Keywords: Xenopus oocytes, MDR1, YCF1, SUR1
The epithelial Na+ conductance (ENaC) in luminal membranes of airway epithelial cells is enhanced in cystic fibrosis (CF; refs. 1–3). It has been shown that this enhancement is caused by the inability of mutant CF transmembrane conductance regulator (CFTR) to inhibit ENaC (3, 4). In non-CF airways, ENaC is down-regulated during activation of CFTR, thereby switching the epithelium from absorption to secretion of NaCl. A defect in this process may contribute significantly to the pulmonary disease in CF. Previous measurements of the rectal potential difference of patients with CF also suggested an enhanced amiloride-sensitive Na+ conductance for intestinal epithelium (5). This suggestion is supported by subsequent studies identifying this defect in the intestinal tract of CFTR (−/−) knockout mice (6). In fact, recent experiments performed on human intestinal biopsies indicated enhanced amiloride-sensitive short-circuit currents in the CF intestinal epithelium that are caused by a defect in CFTR-dependent inhibition of ENaC (M.M., M. Bleich, J. Kühr, M. Brandis, R.G., and K.K., unpublished work).
Interaction of CFTR with other ion channels seems to be a common mechanism realized in various epithelial tissues. Several cellular processes are influenced by CFTR, such as the outwardly rectifying Cl− channel, which is activated by CFTR (7–10). Whether this activation occurs exclusively through an autocrine release of ATP or by additional mechanisms is not currently clear (11, 12). CFTR also has been shown to bind sulfonyl urea compounds and to confer glybenclamide sensitivity to ATP-gated K+ channels (13). Both regulation of outwardly rectifying Cl− channels by CFTR and interaction with KATP channels essentially depend on the presence of the first-nucleotide binding domain (NBF-1) of CFTR (12, 14). In the present article, we show that the ability of CFTR to inhibit ENaC in a cAMP-dependent manner requires the NBF-1, which cannot be replaced by NBF-1 of other ABC proteins.
METHODS
cDNA for ABC Proteins and ENaC.
cDNAs encoding wild-type human CFTR, mouse multidrug resistance protein MDR1 (15), hamster sulfonyl urea receptor SUR1 (16), and yeast cadmium permease factor YCF1‡ were subcloned into pBluescript vectors (Stratagene) and amplified in Escherichia coli (XL1-Blue, Stratagene). cDNAs for SUR1, MDR1, and YCF1 were kindly provided by L. Aguilar-Bryan (Baylor College of Medicine, Houston), J. Riordan (Mayo Clinic, Scottsdale, AZ), and D. Thiele (University of Michigan, Ann Arbor, MI), respectively. cDNAs encoding the α-, β-, and γ-subunits of the rat amiloride-inhibitable ENaC (kindly provided by B. Rossier, Pharmacological Institute, Lausanne, Switzerland) were subcloned into pBluescript (pBSSK−).

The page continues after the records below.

[src/isaPkg.sv]
package isaPkg;

	localparam int BIOS_WORDS = 37; // boot image size in words

	localparam logic [1:0] RESP_OKAY = 2'b00; // axi write accepted
	localparam logic [1:0] RESP_SLVERR = 2'b10; // outside program window

	// opcode map of the teaching cpu
	typedef enum logic [5:0] {
		opAdd = 6'b000000, opAddi = 6'b000001, opSub = 6'b000010, opSubi = 6'b000011,
		opMult = 6'b000100, opMulti = 6'b000101, opDiv = 6'b000110, opDivi = 6'b000111,
		opRdiv = 6'b001000, // remainder
		opJ = 6'b010001, opJumpR = 6'b010010, opJal = 6'b010011, // jumps
		opBeq = 6'b010100, opBne = 6'b010101, opBlt = 6'b010110, // branches
		opLw = 6'b010111, opSw = 6'b011000, // data memory
		opMov = 6'b011001, opMovi = 6'b011010, opMfhi = 6'b011011, opMflo = 6'b011100,
		opIn = 6'b011101, opOut = 6'b011110, // console io
		opScpc = 6'b100001, opScrg = 6'b100010, // context save
		opCproc = 6'b100011, opEncBios = 6'b100100, opLed = 6'b100101, opSpc = 6'b100110,
		opEnd = 6'b111111 // program finished
	} opcodeT;

	typedef struct packed {
		opcodeT opcode; // 31:26
		logic [4:0] rd; // 25:21
		logic [4:0] rs; // 20:16
		logic [4:0] rt; // 15:11
		logic [10:0] imm; // 10:0
	} rFormatT;

	typedef struct packed {
		opcodeT opcode; // 31:26
		logic [25:0] target; // jump target word index
	} jFormatT;

	// same word, register view or jump view
	typedef union packed {
		rFormatT r;
		jFormatT j;
	} instrWordT;

	typedef struct packed {
		logic awvalid;
		logic [31:0] awaddr; // byte address
		logic wvalid;
		logic [31:0] wdata;
		logic [3:0] wstrb; // one bit per byte lane
		logic bready;
	} axiWrReqT;

	typedef struct packed {
		logic awready;
		logic wready;
		logic bvalid;
		logic [1:0] bresp;
	} axiWrRspT;

	// bios: clear r0..r29, r30=1, r31=11, then loop over the process status table
	function automatic instrWordT biosWord(input logic [31:0] idx);
		instrWordT w;
		w = '0; // unused fields stay zero
		if (idx == 32'd0) begin
			w.j = '{opCproc, 26'd0}; // run as os process
		end else if (idx <= 32'd30) begin
			w.r.opcode = opMovi; // movi r(n-1), 0
			w.r.rd = 5'(idx - 32'd1);
		end else begin
			case (idx)
				32'd31: w.r = '{opMovi, 5'd30, 5'd0, 5'd0, 11'd1}; // r30 = 1
				32'd32: w.r = '{opMovi, 5'd31, 5'd30, 5'd30, 11'd11}; // loop bound
				32'd33: w.r = '{opSw, 5'd0, 5'd30, 5'd0, 11'd1}; // clear status slot
				32'd34: w.r = '{opAddi, 5'd30, 5'd30, 5'd30, 11'd1}; // next slot
				32'd35: w.r = '{opBeq, 5'd0, 5'd30, 5'd31, 11'd2}; // leave when done
				32'd36: w.j = '{opJ, 26'd33}; // back to sw
				default: w = '0; // beyond the image
			endcase
		end
		return w;
	endfunction

endpackage

[src/bootRom.sv]
`timescale 1ns/100ps

module bootRom (
	input logic clock,
	input logic [31:0] pc, // word index
	output isaPkg::instrWordT romWord
);

	logic inBios; // pc inside boot image
	isaPkg::instrWordT romNext; // word for the current pc
	isaPkg::instrWordT romAtNeg; // mid-cycle copy for the edge check

	assign inBios = pc < 32'(isaPkg::BIOS_WORDS);

	always_comb begin
		if (inBios) begin
			romNext = isaPkg::biosWord(pc); // constant table, folds to logic
		end else begin
			romNext = '0; // outside rom reads as zero
		end
	end

	always_ff @(posedge clock) begin
		romWord <= romNext; // registered read, one cycle after pc
	end

	always_ff @(negedge clock) begin
		romAtNeg <= romWord; // sample in the low phase
	end

	// pc moves on the falling edge, so a combinational path would show up here
	romOnEdgeOnly: assert property (@(posedge clock)
		!$isunknown(romAtNeg) |-> romWord == romAtNeg)
		else $error("romWord changed between clock edges");

endmodule

[config.mk]
export PLATFORM = sky130hd
export DESIGN_NAME = bootRom
export DESIGN_NICKNAME = d
export VERILOG_FILES = /design/src/isaPkg.sv /design/src/bootRom.sv
export SDC_FILE = /design/constraint.sdc
export NUM_CORES = 1
export LEC_CHECK = 0
export BUFFER_PORTS_ARGS = -buffer_cell sky130_fd_sc_hd__buf_4
export CAP_MARGIN = 20
export CORE_UTILIZATION = 42
export DETAILED_ROUTE_END_ITERATION = 12
export GPL_ROUTABILITY_DRIVEN = 0
export GPL_TIMING_DRIVEN = 0
export MAX_ROUTING_LAYER = met4
export PLACE_DENSITY = 0.84
export REMOVE_ABC_BUFFERS = 1
export SLEW_MARGIN = 20
export SYNTH_ARGS = -nofsm -noshare
export SYNTH_HDL_FRONTEND = slang
export SYNTH_SLANG_ARGS = --single-unit
export TNS_END_PERCENT = 50
[constraint.sdc]
create_clock -name clock -period 1.9 [get_ports clock]
set_clock_uncertainty 0.1 [all_clocks]
set_input_delay 0.19 -clock clock [delete_from_list [all_inputs] [get_ports clock]]
set_output_delay 0.19 -clock clock [all_outputs]
set_load 0.1 [all_outputs]
==> flow_metrics.py <==
metrics = {
    "clock_tree": {
        "cts-root-buf": "sky130_fd_sc_hd__clkbuf_4",
        "ctsHoldBuffers": 0,
        "tritoncts": "done",
        "cts_resized": 0,
        "clk_path_buf_depth": 2,
        "cts_post_setup_buffers_inserted": 0,
        "clkSinkCount": 17,
        "worst_setup_hold_path_clk_slew_ns": 0.08,
        "h-tree-depth": 1,
        "numCtsBuffers": 3,
    },
    "critical_path": {
        "path_max_fanout": 8,
        "startpoint": "pc[0]",
        "worst_ep_required_time_ns": 2.01,
        "crit_path_top_delay_cell": "sky130_fd_sc_hd__o31ai_1",
        "crit_path_start_kind": "input pin",
        "critical_path.cell_chain": "buf_4, inv_1, ha_1, nor2b_1, o31ai_1, nand4bb_2, nor3_2",
        "type_of_destination_of_the_critical_path": "register",
        "critPathTopFamily": "simple AND/OR/NAND/NOR gates",
        "worstSetupPathType": "in -> reg",
        "worstPathArrival_ns": 1.77,
        "critPathMaxStageDelay_ns": 0.42,
        "crit_buf_inv": 2,
    },
    "global_route": {
        "wire_length_of_the_first_global_routing_pass_um": 3680,
        "grt_start_max_net_pins": 14,
        "grt_pass1_vias": 869,
        "antenna_found_initial": 0,
        "globalRouteTotalUtil": 0.186,
        "overflow_left_after_global_routing": 0,
    },
    "hold_path": {
        "worstHoldPathType": "in -> reg",
        "timing.hold.worst.start": "pc[5]",
    },
    "yosys": {
        "async_flop_share": 0,
        "ys.warnings.count": 0,
        "synth_largest_area_cell": "sky130_fd_sc_hd__dfxtp_1",
        "synthDominantCellAreaShare": 0.317,
        "ys_seq_area_frac": 0.317,
        "syn-instance-count": 124,
        "synth_seq_cells": 17,
        "synth_edf_count": 0,
        "mappedNetlistArea_mm2": 0.00107,
        "ys_dominant_reg_cell": "sky130_fd_sc_hd__dfxtp_1",
        "synth.top_cells.by_count": "17 x sky130_fd_sc_hd__buf_4, 17 x sky130_fd_sc_hd__dfxtp_1, 10 x sky130_fd_sc_hd__nor2_1",
        "syn_avg_cell_area_um2": 8.65,
        "synth_area_leaders": "sky130_fd_sc_hd__dfxtp_1 32%, sky130_fd_sc_hd__buf_4 12%, sky130_fd_sc_hd__ha_1 5.8%",
        "synth.distinct_cells": 36,
    },
    "sta": {
        "setup_violations": 0,
        "timing.final.crit_share": 0.876,
        "final_hold_viol_count": 0,
        "rsz0062_at_grt": "no",
        "finalWorstPathRequiredPeriod_ns": 1.66,
        "drv_slew": 0,
        "achievable-frequency_mhz": 601,
    },
    "cells_and_area": {
        "fin_nets": 207,
        "n_antenna_cell": 0,
        "layout_area_growth_over_synthesis_pct": 33.5,
        "final_layout_size_suffix_gt1_frac": 0.435,
        "largest_reg_flops": 17,
        "largest_registers": "romWord (17)",
        "largest_register": "romWord",
        "non_filler_instance_count_after_layout": 196,
    },
    "die": {
        "initial_standard_cell_utilization_of_the_core": 0.462,
        "core_area_mm2": 0.00232,
        "boundaryPins": 65,
        "die-area_mm2": 0.00276,
        "chipHeight_um": 52.5,
        "placementRows": 17,
        "die_width_um": 52.5,
    },
    "drt": {
        "detail_route.wirelength_um": 2430,
        "post-route-drc-count": 0,
        "number_of_drc_markers_in_iteration_0": 35,
        "drt-pass1-iter-count": 4,
        "antenna_violating_nets_post_route": 0,
        "drt-wirelength-per-cell_um": 12.4,
        "dr_total_vias": 1048,
        "via_per_inst": 5.35,
    },
    "power": {
        "vdd_ir_drop_max_mv": 0.403,
        "design_power_uw": 740,
        "cellLeakagePower_nw": 0.622,
        "power.density_cell_area_mw_per_mm2": 517,
    },
    "placed_design": {
        "dp_hpwl_um": 1980,
        "placed_cells_incl_taps": 192,
        "place.port_buffers": 56,
    },
    "run_status": {
        "run_status": "finished, final reports clean",
    },
    "run": {
        "reported_max_cap_violation_count": 0,
    },
}
cell usage in the layout, fill, tap and decap left out, drive strengths merged, types with 4 or more instances in the layout:
cell     n
ha       5
buf     56
nor4     9
a21oi    4
nand2    5
dfxtp   17
nor3    14
inv      5
nor2    11
nand3    4
conb     8
clkbuf   4
area by class of cell:
class,instances,area (um2)
fillers,209,887
multi-input cells,86,591
repair buffers,56,420
flip-flops and latches,17,340
well taps,28,35.0
clock buffers,4,26.3
inverters,5,18.8
worst paths after layout:
check                      to  slack, ns  cells past startpoint
setup / recovery  romWord[25]       0.24                      7
hold / removal    romWord[31]       0.07                      2
kinds of logic after synthesis:
| family | synth area share |
|---|---|
| AND/OR/NAND/NOR | 0.323 |
| buffers and inverters | 0.161 |
| flip-flops | 0.317 |
| AO/OA/AOI/OAI | 0.120 |
| adder cells (fa/ha/maj) | 0.0583 |
| XOR/XNOR | 0.0163 |
| other | 0.00350 |
power by group:
part	switching [mW]	internal (mW)
combinational	0.138	0.0691
sequential	0.000000000383	0.356
clock	0.0955	0.0815
routing by layer:
| metal | up-vias | wire, um | GRT usage |
|---|---|---|---|
| met1 | 474 | 937 | 0.208 |
| met5 | - | 0 | - |
| met4 | 0 | 40 | 0.0921 |
| li1 | 501 | - | - |
| met2 | 68 | 1260 | 0.312 |
| met3 | 5 | 194 | 0.0377 |
metrics by stage:
step / cell area (um2) / hold slack [ns] / setup WS (ns) / utilization / TNS (ns)
2_1_floorplan: 945 / 0.168 / -1.23 / - / -9.85
3_3_place_gp: 1400 / 0.359 / -0.0488 / 0.604 / -0.290
3_5_place_dp: 1400 / 0.359 / -0.105 / 0.604 / -0.566
4_1_cts: 1430 / 0.0593 / 0.181 / 0.615 / 0
5_1_grt: 1430 / 0.0755 / 0.131 / 0.617 / 0
6_report: 1430 / 0.0718 / 0.236 / 0.617 / 0
(Power assumes the default switching activity.)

CFTR cDNA Truncations and Domains.
The following CFTR constructs and truncations were generated by using PCR fragments. (i) NBF-1 + R domain + two transmembrane-spanning domains on each side (M284/I942X) was generated with primers 5′-ATGATTGAAAACTTAAGACAAACAG-3′ (sense, s) and 5′-AATTAGAGTATGCACCAGTGGTA-3′ (antisense, as). (ii) NBF-1 (W401M/D651X) was generated with a NcoI and ATG containing 5′-GCCGCCACCATGGAGGAGGGATTTGGG-3′ (s) and a stop codon and XhoI containing 5′-GACCAGCTCGAGCTAGAAAGAATCACATCCC-3′ (as). (iii) The N-terminal CFTR truncation including the N terminus and the first six transmembrane helices (E402X) was generated with 5′-CCCGAGGTACCATGCAGAGGTC-3′ (s) and 5′-CTACTCGAGCTACCAGAAGGCTGTTACATTC-3′ (as). (iv) The N-terminal CFTR truncation including the N terminus, the first six transmembrane helices, and NBF-1 (C590X) was obtained as a SpeI/KpnI CFTR cDNA fragment. (v) The N-terminal CFTR truncation including the N terminus, the first six transmembrane helices, and an extended NBF-1, according to a remodeled NBF-1 (ref. 17; D651X), was generated with a SpeI/BamHI CFTR fragment (M1-A457), and the PCR product was generated with 5′-GAGGAGGGATTTGGGGAAT-3′ (s) and 5′-TTAGAAAGAATCACATCCCATGA-3′ (as). (vi) The N-terminal truncation including the N terminus, the first six transmembrane helices, NBF-1, and the R domain (E831X) was obtained by ligating a BamHI/KpnI fragment (G458/E831X) with a SpeI/BamHI fragment (M1-A457). (vii) The C-terminal half of CFTR including the R domain but not NBF-1 (M595-C) was obtained by using the primer 5′-TTTGAAAGCTGTGTCTGT-3′ (s) and 5′-GCTCTTGTGGACAGTAATATATCG-3′ (as) and was cloned in pBluescript (Stratagene). A HpaI/KpnI fragment was removed and was replaced by a HpaI/KpnI fragment of CFTR. All fragments were subcloned in an oocyte expressing vector pTLN that uses the Xenopus β-globin untranslated regions to boost expression in oocytes (kindly provided by T. J. Jentsch, Hamburg, Germany; ref. 18). All PCR products and truncations were confirmed for correct sequence by dideoxynucleotide-termination DNA sequencing (Thermo Sequenase I, Amersham Pharmacia) by using a 373A DNA sequencer (Applied Biosystems).
cRNA and Microinjection.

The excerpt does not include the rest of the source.